Appointments are required at the local barbershop, garages aren’t being used for 3D printing face shields anymore and seniors at Perry High School have an addition to their graduation attire.
The Iowa town roughly 30 minutes northwest of Des Moines in Dallas County became a major hot spot for COVID-19 in mid-April. The community prepared and responded to the outbreak by distributing 6,000 cloth face coverings to residents, offering “grab and go” breakfast and lunches at the elementary school and assisting with rent payments.
A partnership between the city of Perry and its local chamber of commerce made $30 gift cards available to local businesses for $20. As of May 13, the program had provided more than $60,000 to Perry businesses.
Graduation at Perry High School is scheduled for June 14. Alexa Zarate, a senior, said in addition to the traditional cap and gown, her classmates will be provided with a “Class of 2020” mask.
On Friday, May 22, Zarate said teachers and staff did a “Scoop the Loop” event to honor the senior class.
“That was a nice way to represent the seniors,” Zarate, 18, said. “And they gave us two posters to show their support.”
Zarate’s mother and father both tested positive for COVID-19 in April. She said her dad is back at work—at the local Tyson plant—while her mom is suffering from side effects from COVID-19.
“My dad has said Tyson is enforcing those new regulations now and it’s been a big difference between now and back then,” Zarate says. “The scare has passed a little, it isn’t over, but Tyson has been doing much better in enforcing PPE.”
As of Thursday, May 28, Dallas County had 792 confirmed cases of COVID-19 and 11 deaths.
Justus Williams was using his garage to store four 3D printers that were used to print face shields. After printing 150, he says the need has been met locally.

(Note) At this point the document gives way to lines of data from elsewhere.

--- src/hw/exc_prio_pick.sv ---
// Purpose: pick the lowest set index of the pending exception vector
// Assumes: index 0 is the highest priority
// Notes: purely combinational
module exc_prio_pick (
  input wire logic [exc_pkg::NEXC-1:0] req_in,
  output logic any_out,
  output logic [4:0] idx_out
);
  always_comb begin
    any_out = |req_in;
    idx_out = 5'h00;
    // scan downward so the last hit is the lowest index
    for (int i = exc_pkg::NEXC - 1; i >= 0; i--) begin
      if (req_in[i]) begin
        idx_out = 5'(i);
      end
    end
  end
endmodule

--- src/hw/exc_entry.sv ---
// Purpose: exception detection, prioritisation and entry for a six-stage pipeline
// Assumes: stages advance together on pipe_advance_in; decision made as align moves into writeback
// Notes: only compatibility dispatch; registers reached over a plain strobe port
//
// Local design decisions: the address map and the address-and-strobe port.
module exc_entry (
  input wire logic core_clk_in,
  input wire logic sys_rst_in,
  input wire logic [7:0] reg_addr_in,
  input wire logic [31:0] reg_wdata_in,
  input wire logic reg_wr_in,
  input wire logic reg_rd_in,
  output logic [31:0] reg_rdata_out,
  input wire logic power_on_reset_n_in,
  input wire logic soft_reset_n_in,
  input wire logic debug_irq_input_in,
  input wire logic nmi_in,
  input wire logic [5:0] hw_irq_in,
  input wire logic timer_irq_in,
  input wire logic pipe_advance_in,
  input wire logic [5:0] stall_req_in,
  input wire logic fetch_valid_in,
  input wire logic [31:0] fetch_pc_in,
  input wire logic fetch_in_slot_in,
  input wire logic [31:0] fetch_branch_pc_in,
  input wire logic debug_instr_break_in,
  input wire logic fetch_mapped_in,
  input wire logic fetch_tlb_hit_in,
  input wire logic fetch_tlb_valid_in,
  input wire logic fetch_execute_inhibit_bit_in,
  input wire logic fetch_ecc_err_in,
  input wire logic fetch_bus_error_in,
  input wire logic cop_unusable_in,
  input wire logic dsp_disabled_trap_in,
  input wire logic reserved_instr_in,
  input wire logic tlb_write_conflict_in,
  input wire logic data_break_in,
  input wire logic data_load_in,
  input wire logic data_store_in,
  input wire logic [31:0] data_addr_in,
  input wire logic data_misaligned_in,
  input wire logic data_mapped_in,
  input wire logic data_tlb_hit_in,
  input wire logic data_tlb_valid_in,
  input wire logic data_read_inhibit_bit_in,
  input wire logic data_writable_in,
  input wire logic dmem_parity_err_in,
  input wire logic dmem_ecc_err_in,
  input wire logic data_bus_error_in,
  input wire logic load_compare_break_in,
  input wire logic complex_breakpoint_in,
  input wire logic eret_in,
  input wire logic deret_in,
  output logic redirect_out,
  output logic [31:0] redirect_pc_out,
  output logic flush_out,
  output logic retire_out,
  output logic stall_out,
  output logic kernel_mode_out,
  output logic error_level_bit_out,
  output logic debug_mode_out,
  output logic [5:0] stage_valid_out
);
  localparam int N = exc_pkg::NEXC;

  function automatic logic addr_err(input logic [31:0] addr, input logic misaligned, input logic user);
    addr_err = misaligned | (user & addr[31]);
  endfunction

  // per-stage record carried alongside the pipeline
  logic rec_valid_q [exc_pkg::STAGES];
  logic [31:0] rec_pc_q [exc_pkg::STAGES];
  logic [31:0] rec_bpc_q [exc_pkg::STAGES];
  logic rec_slot_q [exc_pkg::STAGES];
  logic [N-1:0] rec_exc_q [exc_pkg::STAGES];

  logic ie_q, exl_q, erl_q, um_q, iv_q, bd_q, dbrk_q, sstep_q, dbg_q;
  logic ie_d, exl_d, erl_d, um_d, iv_d, bd_d, dbrk_d, sstep_d, dbg_d;
  logic [7:0] im_q, im_d;
  logic [1:0] sw_ip_q, sw_ip_d;
  logic [5:0] hw_ip_q;
  logic [4:0] code_q, code_d;
  logic [31:0] epc_q, epc_d, errpc_q, errpc_d, dbgpc_q, dbgpc_d, ebase_q, ebase_d;
  logic nmi_prev_q, nmi_pend_q;
  logic redirect_q, flush_q, retire_q, stall_q, kernel_q;
  logic [31:0] redirect_pc_q, rdata_q;

  logic [N-1:0] fetch_exc, exec_exc, mem_exc, late_exc, cand;
  logic take, slot_ok, irq_req, err_cls, dbg_cls, user_now, dtlb_ok;
  logic [4:0] pick;
  logic [31:0] vec, restart, rd_mux;
  logic [7:0] ip_all;
  logic [N-1:0] dbg_bits;

  assign user_now = ~kernel_q;
  assign slot_ok = pipe_advance_in & rec_valid_q[4];
  assign dtlb_ok = data_mapped_in & data_tlb_hit_in & data_tlb_valid_in;

  // fetch-side detection, recorded with the fetched instruction
  always_comb begin
    fetch_exc = '0;
    fetch_exc[exc_pkg::E_DIB] = debug_instr_break_in;
    fetch_exc[exc_pkg::E_FADR] = addr_err(fetch_pc_in, |(fetch_pc_in & exc_pkg::FETCH_ALIGN_MASK),
                                          user_now);
    fetch_exc[exc_pkg::E_FTLB] = fetch_mapped_in & (~fetch_tlb_hit_in | ~fetch_tlb_valid_in);
    fetch_exc[exc_pkg::E_XI] = fetch_mapped_in & fetch_tlb_hit_in & fetch_tlb_valid_in &
                               fetch_execute_inhibit_bit_in;
    fetch_exc[exc_pkg::E_IECC] = fetch_ecc_err_in;
    fetch_exc[exc_pkg::E_IBE] = fetch_bus_error_in;
  end

  // execute stage: dsp-disabled shares the coprocessor-unusable slot
  always_comb begin
    exec_exc = '0;
    exec_exc[exc_pkg::E_CPU] = cop_unusable_in | dsp_disabled_trap_in;
    exec_exc[exc_pkg::E_RI] = reserved_instr_in;
  end

  // memory stage
  always_comb begin
    mem_exc = '0;
    mem_exc[exc_pkg::E_MCHK] = tlb_write_conflict_in;
    mem_exc[exc_pkg::E_DBRK] = data_break_in;
    mem_exc[exc_pkg::E_LADR] = data_load_in & addr_err(data_addr_in, data_misaligned_in, user_now);
    mem_exc[exc_pkg::E_SADR] = data_store_in & addr_err(data_addr_in, data_misaligned_in, user_now);
    mem_exc[exc_pkg::E_LTLB] = data_load_in & data_mapped_in & ~dtlb_ok;
    mem_exc[exc_pkg::E_STLB] = data_store_in & data_mapped_in & ~dtlb_ok;
    mem_exc[exc_pkg::E_RDI] = data_load_in & dtlb_ok & data_read_inhibit_bit_in;
    mem_exc[exc_pkg::E_MOD] = data_store_in & dtlb_ok & ~data_writable_in;
  end

  // late errors may belong to an older access; the instruction in align takes them
  always_comb begin
    late_exc = '0;
    late_exc[exc_pkg::E_DPAR] = dmem_parity_err_in;
    late_exc[exc_pkg::E_DECC] = dmem_ecc_err_in;
    late_exc[exc_pkg::E_DBE] = data_bus_error_in;
    late_exc[exc_pkg::E_DLDC] = load_compare_break_in;
    late_exc[exc_pkg::E_COMPLEX_BREAKPOINT] = complex_breakpoint_in;
  end

  assign ip_all = {hw_ip_q, sw_ip_q};
  assign irq_req = |(ip_all & im_q) & ie_q & ~exl_q & ~erl_q & ~dbg_q;

  // debug-class causes are not taken again while already in debug mode
  always_comb begin
    dbg_bits = '0;
    dbg_bits[exc_pkg::E_DIB] = 1'b1;
    dbg_bits[exc_pkg::E_DBRK] = 1'b1;
    dbg_bits[exc_pkg::E_DLDC] = 1'b1;
    dbg_bits[exc_pkg::E_COMPLEX_BREAKPOINT] = 1'b1;
  end

  // index order fixes the ranking of every cause
  always_comb begin
    cand = (rec_exc_q[4] | late_exc) & {N{slot_ok}};
    cand = cand & ~(dbg_bits & {N{dbg_q}});
    cand[exc_pkg::E_COLD] = ~power_on_reset_n_in;
    cand[exc_pkg::E_SOFT] = ~soft_reset_n_in;
    cand[exc_pkg::E_DSS] = sstep_q & ~dbg_q & slot_ok;
    cand[exc_pkg::E_DEBUG_IRQ_EVENT] = (debug_irq_input_in | dbrk_q) & ~dbg_q & slot_ok;
    cand[exc_pkg::E_NMI] = nmi_pend_q & slot_ok;
    cand[exc_pkg::E_INT] = irq_req & slot_ok;
  end

  exc_prio_pick u_pick (
    .req_in(cand),
    .any_out(take),
    .idx_out(pick)
  );

  assign err_cls = (pick == exc_pkg::E_COLD) | (pick == exc_pkg::E_SOFT) | (pick == exc_pkg::E_NMI);
  assign dbg_cls = (pick == exc_pkg::E_DSS) | (pick == exc_pkg::E_DEBUG_IRQ_EVENT) | dbg_bits[pick];
  assign restart = rec_slot_q[4] ? rec_bpc_q[4] : rec_pc_q[4];
  assign vec = err_cls ? exc_pkg::RESET_VECTOR :
               dbg_cls ? exc_pkg::DEBUG_VECTOR :
               ((pick == exc_pkg::E_INT) && iv_q) ? ebase_q + exc_pkg::IRQ_OFFSET :
               ebase_q + exc_pkg::GEN_OFFSET;

  // register state: software first, then returns, then exception entry wins
  always_comb begin
    ie_d = ie_q;
    exl_d = exl_q;
    erl_d = erl_q;
    um_d = um_q;
    im_d = im_q;
    iv_d = iv_q;
    bd_d = bd_q;
    code_d = code_q;
    sw_ip_d = sw_ip_q;
    epc_d = epc_q;
    errpc_d = errpc_q;
    dbgpc_d = dbgpc_q;
    ebase_d = ebase_q;
    dbrk_d = dbrk_q;
    sstep_d = sstep_q;
    dbg_d = dbg_q;
    if (reg_wr_in) begin
      if (reg_addr_in == exc_pkg::A_STATUS) begin
        ie_d = reg_wdata_in[exc_pkg::S_IE];
        exl_d = reg_wdata_in[exc_pkg::S_EXL];
        erl_d = reg_wdata_in[exc_pkg::S_ERL];
        um_d = reg_wdata_in[exc_pkg::S_UM];
        im_d = reg_wdata_in[exc_pkg::S_IM_LO +: 8];
      end else if (reg_addr_in == exc_pkg::A_CAUSE) begin
        iv_d = reg_wdata_in[exc_pkg::C_IV];
        sw_ip_d = reg_wdata_in[exc_pkg::C_IP_LO +: 2];
      end else if (reg_addr_in == exc_pkg::A_EPC) begin
        epc_d = reg_wdata_in;
      end else if (reg_addr_in == exc_pkg::A_ERRPC) begin
        errpc_d = reg_wdata_in;
      end else if (reg_addr_in == exc_pkg::A_DBGPC) begin
        dbgpc_d = reg_wdata_in;
      end else if (reg_addr_in == exc_pkg::A_DBGCTL) begin
        dbrk_d = reg_wdata_in[exc_pkg::D_BRK];
        sstep_d = reg_wdata_in[exc_pkg::D_SSTEP];
      end else if (reg_addr_in == exc_pkg::A_EBASE) begin
        ebase_d = reg_wdata_in;
      end
    end
    if (eret_in) begin
      if (erl_q) begin
        erl_d = 1'b0;
      end else begin
        exl_d = 1'b0;
      end
    end
    if (deret_in) begin
      dbg_d = 1'b0;
    end
    if (take) begin
      if (dbg_cls) begin
        dbg_d = 1'b1;
        dbgpc_d = restart;
        if (pick == exc_pkg::E_DEBUG_IRQ_EVENT) begin
          dbrk_d = 1'b0;
        end
      end else if (err_cls) begin
        erl_d = 1'b1;
        errpc_d = restart;
        if (pick == exc_pkg::E_COLD) begin
          iv_d = 1'b0;
          um_d = 1'b0;
        end
      end else begin
        // nested entry keeps the first restart address
        if (!exl_q) begin
          epc_d = restart;
          bd_d = rec_slot_q[4];
        end
        exl_d = 1'b1;
        code_d = pick;
      end
    end
  end

  // read data stand only in the cycle after the strobe; unmapped offsets read zero
  assign rd_mux = (reg_addr_in == exc_pkg::A_STATUS) ?
                    (32'(im_q) << exc_pkg::S_IM_LO) | (32'(um_q) << exc_pkg::S_UM) |
                    (32'(erl_q) << exc_pkg::S_ERL) | (32'(exl_q) << exc_pkg::S_EXL) | 32'(ie_q) :
                  (reg_addr_in == exc_pkg::A_CAUSE) ?
                    (32'(bd_q) << exc_pkg::C_BD) | (32'(iv_q) << exc_pkg::C_IV) |
                    (32'(ip_all) << exc_pkg::C_IP_LO) | (32'(code_q) << exc_pkg::C_CODE_LO) :
                  (reg_addr_in == exc_pkg::A_EPC) ? epc_q :
                  (reg_addr_in == exc_pkg::A_ERRPC) ? errpc_q :
                  (reg_addr_in == exc_pkg::A_DBGPC) ? dbgpc_q :
                  (reg_addr_in == exc_pkg::A_DBGCTL) ?
                    (32'(dbg_q) << exc_pkg::D_MODE) | (32'(sstep_q) << exc_pkg::D_SSTEP) | 32'(dbrk_q) :
                  (reg_addr_in == exc_pkg::A_EBASE) ? ebase_q : 32'h0000_0000;

  always_ff @(posedge core_clk_in) begin
    if (sys_rst_in) begin
      {ie_q, exl_q, um_q, iv_q, bd_q, dbrk_q, sstep_q, dbg_q} <= '0;
      erl_q <= exc_pkg::STATUS_ERL_RST;
      im_q <= '0;
      sw_ip_q <= '0;
      hw_ip_q <= '0;
      code_q <= '0;
      {epc_q, errpc_q, dbgpc_q} <= '0;
      ebase_q <= exc_pkg::EBASE_RST;
      rdata_q <= '0;
    end else begin
      {ie_q, exl_q, erl_q, um_q, iv_q, bd_q} <= {ie_d, exl_d, erl_d, um_d, iv_d, bd_d};
      {dbrk_q, sstep_q, dbg_q} <= {dbrk_d, sstep_d, dbg_d};
      im_q <= im_d;
      sw_ip_q <= sw_ip_d;
      hw_ip_q <= {hw_irq_in[5] | timer_irq_in, hw_irq_in[4:0]};
      code_q <= code_d;
      {epc_q, errpc_q, dbgpc_q, ebase_q} <= {epc_d, errpc_d, dbgpc_d, ebase_d};
      rdata_q <= reg_rd_in ? rd_mux : 32'h0000_0000;
    end
  end

  // edge-triggered nmi; a new edge in the taking cycle re-arms it
  always_ff @(posedge core_clk_in) begin
    if (sys_rst_in) begin
      nmi_prev_q <= 1'b0;
      nmi_pend_q <= 1'b0;
    end else begin
      nmi_prev_q <= nmi_in;
      nmi_pend_q <= (nmi_in & ~nmi_prev_q) | (nmi_pend_q & ~(take && pick == exc_pkg::E_NMI));
    end
  end

  // record pipe: a commit clears every stage, killing younger flagged work
  always_ff @(posedge core_clk_in) begin
    if (sys_rst_in || take) begin
      for (int s = 0; s < exc_pkg::STAGES; s++) begin
        rec_valid_q[s] <= 1'b0;
        rec_exc_q[s] <= '0;
      end
    end else if (pipe_advance_in) begin
      rec_valid_q[0] <= fetch_valid_in & ~flush_q;
      rec_exc_q[0] <= fetch_exc;
      for (int s = 1; s < exc_pkg::STAGES; s++) begin
        rec_valid_q[s] <= rec_valid_q[s-1];
      end
      rec_exc_q[1] <= rec_exc_q[0];
      rec_exc_q[2] <= rec_exc_q[1];
      rec_exc_q[3] <= rec_exc_q[2] | exec_exc;
      rec_exc_q[4] <= rec_exc_q[3] | mem_exc;
      rec_exc_q[5] <= '0;
    end
  end

  always_ff @(posedge core_clk_in) begin
    if (pipe_advance_in) begin
      rec_pc_q[0] <= fetch_pc_in;
      rec_bpc_q[0] <= fetch_branch_pc_in;
      rec_slot_q[0] <= fetch_in_slot_in;
      for (int s = 1; s < exc_pkg::STAGES; s++) begin
        rec_pc_q[s] <= rec_pc_q[s-1];
        rec_bpc_q[s] <= rec_bpc_q[s-1];
        rec_slot_q[s] <= rec_slot_q[s-1];
      end
    end
  end

  // one decision per advance, but cold and soft reset are taken in any cycle; redirect and flush leave together
  always_ff @(posedge core_clk_in) begin
    if (sys_rst_in) begin
      {redirect_q, flush_q, retire_q, stall_q, kernel_q} <= '0;
      redirect_pc_q <= '0;
    end else begin
      redirect_q <= take;
      flush_q <= take;
      redirect_pc_q <= take ? vec : redirect_pc_q;
      retire_q <= slot_ok & ~take;
      stall_q <= |(stall_req_in & {rec_valid_q[5], rec_valid_q[4], rec_valid_q[3],
                                   rec_valid_q[2], rec_valid_q[1], rec_valid_q[0]}) & ~take;
      kernel_q <= ~um_d | exl_d | erl_d | dbg_d;
    end
  end

  assign reg_rdata_out = rdata_q;
  assign redirect_out = redirect_q;
  assign redirect_pc_out = redirect_pc_q;
  assign flush_out = flush_q;
  assign retire_out = retire_q;
  assign stall_out = stall_q;
  assign kernel_mode_out = kernel_q;
  assign error_level_bit_out = erl_q;
  assign debug_mode_out = dbg_q;
  assign stage_valid_out = {rec_valid_q[5], rec_valid_q[4], rec_valid_q[3],
                            rec_valid_q[2], rec_valid_q[1], rec_valid_q[0]};
endmodule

“I have been talking with other places in Iowa to see if they need any, but a lot have been telling me the demand has been met,” Williams, 19, says. “I’m waiting to give one of the printers back to the school since they loaned me one and I can get my garage back to normal.”
When most of the community was shut down, Williams said he used a pair of five gallon buckets to make cement and create his own weight plates. Now that the local gym is open, he’s been going out—while also supporting local businesses.
“We’ve entered a new normal,” Williams says. “Now it’s weird seeing people without masks to be honest. But Perry isn’t doing bad, we’re adjusting. People are supporting our local businesses and everyone is adapting.”